经过前几个阶段的学习,青少年已经掌握了不少适合自己的角色和技能,也获得了一定的认同,而在这一阶段里,青少年需要把前四个阶段不断变化的经历和体验统整起来,把自己眼中的“我”和他人眼中的“我”统整起来,从而形成一个完全且健康的自我同一性。处于这一时期的青少年有时候很尴尬,因为他们一会儿被看做是小孩,不许干这不许干那,一会儿又被看做是大人,要求要懂事,要负责任。这就是青少年们常常遇到的困惑:“我到底是怎样的一个人?”“在别人的心目中,我到底是什么样子?”为了回答这些问题,个体必须将过去所获得的有关自己的资料,自己所学到的各种知识、能力,连同父母、老师和朋友对自己的评价,一起综合起来,建立起一个自我认同的形象,然后以此为基准来判断自己能做些什么、将成为什么样的人,继而引导未来的发展走向。可想而知,如果个体有机会在儿童时期正确地认识和了解自己,周围的人对他的评价都比较客观公正,也符合他的实际经验,同时他也能与他人建立良好的人际关系,那么他就能够比较容易地建立自我同一性,确定自己的发展方向,并充满信心地向着目标努力。

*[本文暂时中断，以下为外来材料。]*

<file path="./config.mk">
export PLATFORM = sky130hd
export DESIGN_NAME = uart_debug_if
export DESIGN_NICKNAME = uart_debug_if
export VERILOG_FILES = /design/flow/design.v
export SDC_FILE = /design/flow/constraint.sdc
export NUM_CORES = 4
export LEC_CHECK = 1
export CORE_AREA = 10 10 70 70
export DIE_AREA = 0 0 80 80
</file>
<file path="./constraint.sdc">
current_design uart_debug_if

set clk_period 6.8
set clk_io_pct 0.2

create_clock -name clk0 -period $clk_period

set non_clock_inputs [all_inputs -no_clocks]
set_input_delay [expr $clk_period * $clk_io_pct] -clock clk0 $non_clock_inputs
set_output_delay [expr $clk_period * $clk_io_pct] -clock clk0 [all_outputs]
</file>
<file path="./design.v">
// synopsys translate_off
`timescale 1ns/10ps
// synopsys translate_on
module uart_debug_if ( 
wb_dat32_o, 
wb_adr_i, ier, iir, fcr, mcr, lcr, msr, 
lsr, rf_count, tf_count, tstate, rstate
) ;
input [4-1:0] 		wb_adr_i;
output [31:0] 							wb_dat32_o;
input [3:0] 							ier;
input [3:0] 							iir;
input [1:0] 							fcr;   
input [4:0] 							mcr;
input [7:0] 							lcr;
input [7:0] 							msr;
input [7:0] 							lsr;
input [5-1:0] rf_count;
input [5-1:0] tf_count;
input [2:0] 							tstate;
input [3:0] 							rstate;
wire [4-1:0] 		wb_adr_i;
reg [31:0] 								wb_dat32_o;
always @( fcr or ier or iir or lcr or lsr or mcr or msr
			or rf_count or rstate or tf_count or tstate or wb_adr_i)
	case (wb_adr_i)
		5'b01000: wb_dat32_o = {msr,lcr,iir,ier,lsr};
		5'b01100: wb_dat32_o = {8'b0, fcr,mcr, rf_count, rstate, tf_count, tstate};
		default: wb_dat32_o = 0;
	endcase  
endmodule  
</file>
<file path="./run.sh">
#!/bin/bash
# OpenROAD 26Q1-2900-gdf79404cd8, Yosys 0.63+post, stock flow scripts
make -C /OpenROAD-flow-scripts/flow DESIGN_CONFIG=/design/flow/config.mk WORK_HOME=/design/flow/orfs finish
</file>
==> reports/qor.csv <==
stage,metric,value,unit
run_status,status,completed,
global_routing,grt_pass1_wl,3.86,mm
cells_and_area,flop-count,0,
final_timing,period_used_share,68.0,%
placement,port_buffers,92,
clocking,hold_buffers,0,
detailed_routing,finalWirelength,2.68,mm
final_timing,clock.fmax,0.216,GHz
synthesis,ys_sh_aoi,0,%
synthesis,synth_cell_type_count,8,
detailed_routing,firstDrtPassIters,2,
final_timing,whs,3.64,ns
die,chipArea,0.00640,mm^2
synthesis,ys_area,469,um^2
cells_and_area,n_fill_cell,352,
final_timing,period_needed,4.62,ns
critical_path,end_kind,output port,
critical_path,critPathMaxFanout,24,
synthesis,synthCells,64,
cells_and_area,stdcell_area,0.00140,mm^2
synthesis,logic_family,multiplexers,
cells_and_area,area_growth,198,%
synthesis,synth_top_area_share,51.2,%
cells_and_area,nClkBuffers,0,
clocking,cts_resized,0,
critical_path,worst-path-buf-inv,2,
critical_path,crit_path_cell_trace,"clkdlybuf4s50_1, or3b_1, nor2_1, clkdlybuf4s50_1",
final_timing,final_max_slew_viol_count,0,
synthesis,synthSimpleGateAreaFrac,36.8,%
critical_path,crit_arrival,3.26,ns
critical_path,crit_start,wb_adr_i[1],
job,openroad.warnings,32,
global_routing,antenna_found_initial,0,
global_routing,grt_pass1_vias,785,
die,core.rowCount,21,
critical_path,cp-start-kind,input port,
placement,placed_area,0.00140,mm^2
detailed_routing,wl_per_cell,13.6,um
final_timing,setup-violations-final,0,
die,io_pins,92,
detailed_routing,diodes,0,
final_timing,tns,0,ns
min_path,hold_end,wb_dat32_o[29],
detailed_routing,post_drt_via_cell_ratio,3.72,
synthesis,yosysTopAreaCell,mux2i_1,
synthesis,synth.avg_cell_area,7.33,um^2
synthesis,ys_top_cells_by_area,"mux2i_1 (51%), nor2_1 (19%), and2_1 (11%)",
detailed_routing,ant_nets,0,
synthesis,synth.cellmix.xorXnorShare,0,%
synthesis,mux_area_share,51.2,%
critical_path,crit_type,input port to output port,
final_timing,rsz0062_at_grt,false,
critical_path,critPathSlowestCell,or3b_1,
clocking,cts_setup_buffers,0,
synthesis,synth.cell_area,469,um^2
detailed_routing,drt_iter0_markers,28,
critical_path,required,5.44,ns
synthesis,ys_cells,64,
global_routing,grt_max_degree,26,
final_timing,final-hold-violation-count,0,
critical_path,crit_family,simple AND/OR/NAND/NOR gates,
critical_path,max_stage_delay,0.74,ns
synthesis,common_cells,"mux2i_1 (24), nor2_1 (24), and2_1 (8)",
critical_path,path_common_cell,clkdlybuf4s50_1,
power_and_ir_drop,power.density,43.6,mW/mm^2
detailed_routing,vias,732,
power_and_ir_drop,ir_drop,0.0255,mV
synthesis,fa_ha_area_share,0,%
placement,dpl_worst_slack,2.15,ns
job,max-cap-violations,0,
final_timing,tightestPinTransition,0.790,ns
global_routing,overflow,0,
detailed_routing,drc_errors,0,
min_path,min_from,msr[5],
final_timing,setup_slack,2.18,ns
min_path,whs_path_depth,3,
final_timing,relSlewSlack,47.4,%
cells_and_area,regArea,0,um^2
die,fp.dieH,80,um
die,core,0.00342,mm^2
placement,hpwlAfterDp,2.36,mm
placement,routabilityCongestion,0.711,
die,fp_util,13.7,%
cells_and_area,drive_gt1_share,1.32,%
global_routing,grt_use_total,7.20,%
min_path,min_path_type,input port to output port,
die,die_w,80,um
synthesis,ys_warn_count,2,
synthesis,synth_seq_share,0,%
power_and_ir_drop,p_leak,0.565,nW
## cell families after synthesis
kind of cell	count (synthesis)
and+or+nand+nor	34
muxes	24
buffers and inverters	6
## where the power goes
group	total, W	internal [W]	switching [W]	leakage, nW
sequential	0	0	0	0
clock	0	0	0	0
combinational	0.0000610	0.0000464	0.0000146	0.565
total	0.0000610	0.0000464	0.0000146	0.565
## layer usage
layer	vias up	part of all wire (%)	global-route usage, %
met5	-	0	0
met4	0	0	0
met3	0	10	2.61
met2	42	50	12.8
met1	299	40	8.50
li1	391	-	-
## area by class of cell
type                       count  area, um^2  area share, %
multi-input combinational     58         413           29.5
tap                           46        57.6           4.11
timing repair buffer          93         928           66.4
## worst max-delay path by stage
stage,to,slack [ns],cells after the start
after CTS,wb_dat32_o[6],2.13,4
after global routing,wb_dat32_o[0],2.03,4
final,wb_dat32_o[6],2.18,4
## through the flow
step	power [W]	instances	utilization, %
6_report	0.0000610	197	41.0
5_1_grt	0.0000663	197	41.0
4_1_cts	0.0000620	197	41.0
2_1_floorplan	0.0000178	64	-
3_5_place_dp	0.0000617	197	41.0
3_3_place_gp	0.0000614	197	41.0
## cells in the final DEF, fill, tap and decap left out
master            n
nor2_1           24
mux2i_1          24
and2_1            8
nor4b_4           1
or3b_1            1
clkdlybuf4s50_1  92
buf_4             1
Power and IR drop assume default switching activity.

反过来,如果一个青少年,有着不幸的童年,困苦的生活环境,他找不到充分可靠的信息来认识自己,不知道自己是谁,来自何方,去往何处,应该扮演哪一个角色,就会陷入一种混淆不明的状态,艾里克森称为“角色混乱”。被严重的角色混乱所困扰的年轻人会感到孤独、空虚,好似迷失了方向。其中一些人可能会很自然地远离他人和社会,然后很自然地“物以类聚”,通过排斥这个社会的常规和价值观来获得自尊,或者沉溺于歪曲的生活方式之中,例如,拉帮结派,通过在那里获得一个角色来寻求归属感。因此,艾里克森认为,有很大一部分青少年的适应不良问题都是由角色混乱造成的。另外,还有一些年轻人,由于他们从别人那里听到的评语都是不好的、负面的,使得他们不能很好地悦纳自己。另一方面他们又不愿承认自己真的有那么不堪,于是他们采取投射的方式,把这些缺点、不好的特性全都投射到别人身上,认为是别人坏,而不是自己坏,这便是艾里克森所说的“消极认同(negativeidentity)”。消极认同会使个体疏远和敌视别人,还可能引起偏见、犯罪、种族歧视等社会病态现象。
“寻找自己”的确不是一件容易的事情,但如果成功地获得了积极的自我同一性,人格中就会出现“忠诚(fidelity)”这种新的自我品质。忠诚是一种能力,尽管价值系统之间存在着不可避免的矛盾,仍然能够效忠内心誓言的能力。它是形成连续不断的同一性的基础,其本质是对真理、对同伴的一种确认和坚持。
(六)青年期:亲密—疏离
青年期又叫成年早期,这一阶段大约相当于20~25岁,从这以后就没有与弗洛伊德的心理性欲发展阶段相对应的时期。艾里克森认为这一阶段的主要任务是要发展亲密感,避免疏离感,形成了亲密对疏离()。青少年步入成人社会,拥有自己的工作,并且开始寻找人生的伴侣,社会角色的需要使他们承担越来越多的责任,而刚刚获得的同一性也将面临考验,为了与他人建立亲密的关系,就必须牺牲自己的一部分同一性,从而与他人的同一性融为一体。如果个体之前获得的同一性相当牢固坚定,个体就会敢于冒这个风险,因为他不用担心害怕失去自我,反而能够享受由此带来的亲密感。亲密是一种关心别人、与别人分享的能力,它不仅仅涉及爱人之间,也包含朋友之间的友情,还包括无条件地对他人利益的真诚关怀。拥有亲密感的人愿意主动亲近别人,与人合作,寻找友谊,他不怕暴露自己的弱点,相信自己终会被对方所接纳。这样的人也有能力走进婚姻,向自己所爱的人许下永久性的承诺,并且有满意的**,在互信互爱的基础上达成美满的婚姻。